Exercise » Find the line containing "final | b_q[6] | out[2] | 24.44 | 52" in the listing below. Repeat it exactly, along with each following line up to and including the one containing "swaps | 0 | 0 |".

Material provided »
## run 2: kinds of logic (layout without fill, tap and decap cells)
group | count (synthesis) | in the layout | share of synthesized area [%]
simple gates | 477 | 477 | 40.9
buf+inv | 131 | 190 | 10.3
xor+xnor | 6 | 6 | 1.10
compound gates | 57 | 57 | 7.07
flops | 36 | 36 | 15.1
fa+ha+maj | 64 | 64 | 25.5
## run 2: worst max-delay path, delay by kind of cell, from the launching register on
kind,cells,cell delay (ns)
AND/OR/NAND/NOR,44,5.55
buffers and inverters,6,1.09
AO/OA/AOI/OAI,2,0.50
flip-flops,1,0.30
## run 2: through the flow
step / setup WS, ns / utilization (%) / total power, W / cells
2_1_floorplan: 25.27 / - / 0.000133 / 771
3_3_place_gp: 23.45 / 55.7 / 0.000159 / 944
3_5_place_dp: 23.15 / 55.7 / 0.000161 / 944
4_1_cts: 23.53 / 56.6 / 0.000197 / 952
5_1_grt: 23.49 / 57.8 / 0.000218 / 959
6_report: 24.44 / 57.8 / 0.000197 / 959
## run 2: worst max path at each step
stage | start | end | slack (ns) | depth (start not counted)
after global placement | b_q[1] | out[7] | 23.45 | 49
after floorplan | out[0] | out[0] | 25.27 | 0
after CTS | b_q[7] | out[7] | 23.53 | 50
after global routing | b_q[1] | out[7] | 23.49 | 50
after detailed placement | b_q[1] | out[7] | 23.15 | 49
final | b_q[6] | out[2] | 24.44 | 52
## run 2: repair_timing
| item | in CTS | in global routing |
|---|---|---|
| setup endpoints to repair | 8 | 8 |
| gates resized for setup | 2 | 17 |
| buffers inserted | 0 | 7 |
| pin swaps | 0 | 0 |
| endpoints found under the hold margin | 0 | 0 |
Source: an optimization exercise on an open RTL-to-GDS flow (aim: small area and a short achievable clock period). Production flows keep margins and buffers that such runs may drop. Power and IR drop assume default switching activity.

==> run a: inputs <==
## sata_link
module sata_link(
   trn_rsof_n, trn_reof_n, trn_rd, trn_rsrc_rdy_n,
   trn_tdst_rdy_n, trn_tdst_dsc_n, trn_csof_n, trn_ceof_n, trn_cd,
   trn_csrc_rdy_n, trn_csrc_dsc_n, txdata, txdatak,
   phyclk, host_rst, trn_rdst_rdy_n, trn_rdst_dsc_n, trn_tsof_n,
   trn_teof_n, trn_td, trn_tsrc_rdy_n, trn_tsrc_dsc_n, trn_cdst_rdy_n,
   trn_cdst_dsc_n, txdatak_pop, rxdata, rxdatak, linkup
   );
Settings: LEC_CHECK=0, CAP_MARGIN=20, CORE_MARGIN=2, CORE_UTILIZATION=55, CTS_CLUSTER_DIAMETER=100, CTS_CLUSTER_SIZE=25, PLACE_DENSITY=0.65, SETUP_SLACK_MARGIN=3.4, SLEW_MARGIN=20, TNS_END_PERCENT=10; clock period 6.5 ns.
standard.sh (not shown) runs the stock make flow with config.mk's settings and CLKGATE_MAP_FILE= SYNTH_SCRIPT=/design/flow/synth_recipe.tcl, a recipe that flattens the netlist after the stock synthesis.
==> flow/flow/run.sh <==
#!/bin/bash
# Layout flow: the standard ORFS flow (standard.sh: unchanged synthesis,
# floorplan, power grid, placement, CTS and routing) with three extra ORFS
# settings:
#  - port buffers are sky130_fd_sc_hd__buf_2 instead of the delay cell
#    buffer_ports picks by default (BUFFER_PORTS_ARGS);
#  - the resizer may change a cell's footprint (MATCH_CELL_FOOTPRINT=0), so
#    port buffers and gates on critical paths can be sized freely;
#  - CTS clusters up to 25 sinks within 100 um and adds no dummy loads
#    (CTS_ARGS; the other arguments are the ones cts.tcl uses by default).
# The full output of the run goes to standard.log in the work folder.
set -euo pipefail
bash standard.sh \
  "BUFFER_PORTS_ARGS=-buffer_cell sky130_fd_sc_hd__buf_2" \
  MATCH_CELL_FOOTPRINT=0 \
  "CTS_ARGS=-sink_clustering_enable -repair_clock_nets -sink_clustering_size 25 -sink_clustering_max_diameter 100 -dont_use_dummy_load" \
  finish > standard.log 2>&1
==> run b: changes against run a <==
--- a/flow/design.v
+++ b/flow/design.v
@@ -852,17 +852,18 @@
           cs2link_crc_rdy <= 1'b1;
        end
      else if (cs_sof)
        begin
           cs2link_crc_ok  <= 1'b0;
           cs2link_crc_rdy <= 1'b0;
        end
    reg  afull_q;                        
-   assign trn_tdst_rdy_n = trn_tsrc_rdy_n | afull_q;
+   reg  afull_nq;                       
+   assign trn_tdst_rdy_n = trn_tsrc_rdy_n | ~afull_nq;
    wire trn_xfer = ~trn_tsrc_rdy_n & ~afull_q;
    reg         txcs_rst;
    wire        tx_rst = txcs_rst || tx_sync;
    reg  [15:0] tscr;
    wire [31:0] tscr_out;
    scrambler_next tx_scr (.now(tscr), .next(tscr_out));
    always @(posedge phyclk)
      if (tx_rst)
@@ -950,40 +951,47 @@
      end
    wire eofr_n = (rd_eof && rd_en) ? 1'b1 : rd_sof ? 1'b0 : trn_eof_reg;
    wire t_rst = host_rst | trn_tfifo_rst;
    wire t_inc = wr_en & ~rd_en & ~t_full;
    wire t_dec = ~wr_en & rd_en & ~t_empty;
    wire [3:0] tcnt_a = t_inc ? tcnt + 4'd1 : t_dec ? tcnt - 4'd1 : tcnt;
    wire [3:0] tcnt_n = t_rst ? 4'hf : tcnt_a;
    reg  [3:0]  tcnt_m1;         
-   wire hdec = wr_en ? (rd_en | t_full) : (rd_en & ~t_empty);
-   wire hwr  = wr_en & (rd_en ? tcnt == 4'h0 : t_empty);
+   reg         hdec;            
+   reg         hwr;             
    wire [3:0]  hidx = hdec ? tcnt_m1 : tcnt;
    wire [33:0] head_a = hwr ? {wr_eof, wr_sof, wr_di} : tmem[hidx];
    wire [33:0] head_r = wr_en ? tmem[14] : tmem[15];
    wire [33:0] head_n = t_rst ? head_r : head_a;
    wire rd_en_n = (~ns_k & ~as_n & ~pi_n) | di_n;
+   wire full_n  = tcnt_n == 4'he;
+   wire empty_n = tcnt_n == 4'hf;
+   wire hdec_n  = wr_en_n ? (rd_en_n | full_n) : (rd_en_n & ~empty_n);
+   wire hwr_n   = wr_en_n & (rd_en_n ? tcnt_n == 4'h0 : empty_n);
    always @(posedge phyclk)
      if (wr_en)
        begin : tshift
           integer i;
           for (i = 15; i > 0; i = i - 1)
             tmem[i] <= tmem[i-1];
           tmem[0] <= {wr_eof, wr_sof, wr_di};
        end
    always @(posedge phyclk)
      begin
         tcnt    <= tcnt_n;
         rd_en   <= rd_en_n;
         tcnt_m1 <= tcnt_n - 4'd1;
+        hdec    <= hdec_n;
+        hwr     <= hwr_n;
         t_empty <= tcnt_n == 4'hf;
         t_low   <= tcnt_n == 4'hf || tcnt_n == 4'h0 || tcnt_n == 4'h1;
         t_full  <= tcnt_n == 4'he;
         afull_q <= tcnt_n == 4'hc || tcnt_n == 4'hd || tcnt_n == 4'he;
+        afull_nq <= ~(tcnt_n == 4'hc || tcnt_n == 4'hd || tcnt_n == 4'he);
         rd_sof  <= head_n[32];
         rd_eof  <= head_n[33];
      end
    wire [31:0] dat_n = eofr_n ? wr_di_n : head_n[31:0];
    reg  [31:0] txdata_n;
    reg         txdatak_n;
    always @(*)
      begin
- SETUP_SLACK_MARGIN: 3.4 -> 3.6
==> comparison <==
Run b produced a clean layout. Run a ran to the end with no violations. Of run b and run a, run b has the higher die area (gap about 1.1%, measured against run a). Against run a, the wire length of run b is larger by 1.0%. In run a the setup slack is worse than in run b, by 0.21 ns. Of run b and run a, run b has the higher power (gap about 0.3%, measured against run a). In run a the utilization is lower than in run b, by 0.47 points.
Source: an optimization exercise on an open RTL-to-GDS flow (aim: small area and a short achievable clock period). Production flows keep margins and buffers that such runs may drop.
The RTL was checked by simulation tests, not by an equivalence proof against the original design.
Power is estimated from default activity; no workload was simulated.

==> flow/design.v (excerpt) <==
module mcu_main(input clk, input reset,
                input [16:0] instr,      
                input [7:0] io_in,       
                output [7:0] pc,         
                output io_we,            
                output [7:0] io_addr,    
                output [7:0] io_data);
export LEC_CHECK = 0
export CAP_MARGIN = 30
export CORE_MARGIN = 2
export CORE_UTILIZATION = 50
export CTS_CLUSTER_DIAMETER = 150
export CTS_CLUSTER_SIZE = 25
export PLACE_DENSITY = 0.65
export SLEW_MARGIN = 20
export SYNTH_HIERARCHICAL = 1
create_clock -name core_clock -period 10.0 [get_ports {clk}]
standard.sh (not shown) runs the stock make flow with config.mk's settings and CLKGATE_MAP_FILE= SYNTH_SCRIPT=/design/flow/synth_recipe.tcl, a recipe that flattens the netlist after the stock synthesis.
==> flow/flow/run.sh <==
#!/bin/bash
# Layout: the standard flow (standard.sh: the standard synthesis and the
# ORFS steps, unchanged), except that
set -euo pipefail
bash standard.sh SETUP_SLACK_MARGIN=7.0 "BUFFER_PORTS_ARGS=-buffer_cell sky130_fd_sc_hd__buf_4" finish > run_standard.log 2>&1
Rerun with:
Settings changed: CORE_UTILIZATION 50 to 40, PLACE_DENSITY 0.65 to 0.6.
Result: The changed run finished clean; global-route usage drops by 4.3 points; first-iteration DRC count drops by 5.0%; sequential power stays flat.
Rerun with:
==> flow/flow/run.sh (replaced) <==
#!/bin/bash
# Layout: the standard flow (standard.sh: the standard synthesis and the
# ORFS steps, unchanged), except that
set -euo pipefail
bash standard.sh SETUP_SLACK_MARGIN=6.8 "BUFFER_PORTS_ARGS=-buffer_cell sky130_fd_sc_hd__buf_4" finish > run_standard.log 2>&1
Settings changed: CORE_UTILIZATION 40 to 55, PLACE_DENSITY 0.6 to 0.7.
Result: The new run finished with timing, DRC and antenna clean; global-route usage increases by 6.1 points; power decreases by 1.8%; clock skew is about the same; flip-flop and latch count stays the same; wire length decreases by 9.2%; hold slack is about the same; register-to-register slack degrades by 0.14 ns.

---

Another version of the RTL of mcu_main (not shown whole).
For scale: roughly 4,600 cells after synthesis, roughly 2,200 flip-flops.
==> flow/config.mk <==
export PLATFORM = sky130hd
export DESIGN_NAME = mcu_main
export DESIGN_NICKNAME = mcu_main
export VERILOG_FILES = /design/flow/design.v
export SDC_FILE = /design/flow/constraint.sdc
export NUM_CORES = 4
export LEC_CHECK = 0
export CAP_MARGIN = 30
export CORE_MARGIN = 2
export CORE_UTILIZATION = 65
export CTS_CLUSTER_DIAMETER = 150
export CTS_CLUSTER_SIZE = 25
export PLACE_DENSITY = 0.78
export SLEW_MARGIN = 20
export SYNTH_HIERARCHICAL = 1
==> flow/constraint.sdc <==
create_clock -name core_clock -period 10.0 [get_ports {clk}]
set_input_delay 2.0000 -clock core_clock [delete_from_list [all_inputs] [get_ports {clk}]]
set_output_delay 2.0000 -clock core_clock [all_outputs]
set_load 0.01 [all_outputs]
==> flow/flow/run.sh <==
#!/bin/bash
# Layout: the standard flow (standard.sh: the standard synthesis and the
# ORFS steps, unchanged), except that
set -euo pipefail
bash standard.sh SETUP_SLACK_MARGIN=7.0 "BUFFER_PORTS_ARGS=-buffer_cell sky130_fd_sc_hd__buf_4" finish > run_standard.log 2>&1
The starting point ran to the end with no violations.
Next try:
CORE_UTILIZATION = 40   (was 65)
PLACE_DENSITY = 0.6   (was 0.78)
The new run passed the timing, design-rule and antenna checks. Wire length came out higher by a few percent. Worst setup slack degrades by 0.0042 ns. Synthesized area is unchanged. Final area came out higher slightly. Total power goes up slightly. Via count drops by a few percent. Clock power climbs slightly.
Next try:
CORE_UTILIZATION = 55   (was 40)
PLACE_DENSITY = 0.7   (was 0.6)
What happened: Final cell count drops by 10%; synthesized cell count does not change; final area drops by 1.2%; global-route usage climbs by 6.7 points; worst setup slack improved by 0.037 ns; sequential power is about the same; first-iteration DRC count climbs by 3.3%.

Expected answer »
final | b_q[6] | out[2] | 24.44 | 52
## run 2: repair_timing
| item | in CTS | in global routing |
|---|---|---|
| setup endpoints to repair | 8 | 8 |
| gates resized for setup | 2 | 17 |
| buffers inserted | 0 | 7 |
| pin swaps | 0 | 0 |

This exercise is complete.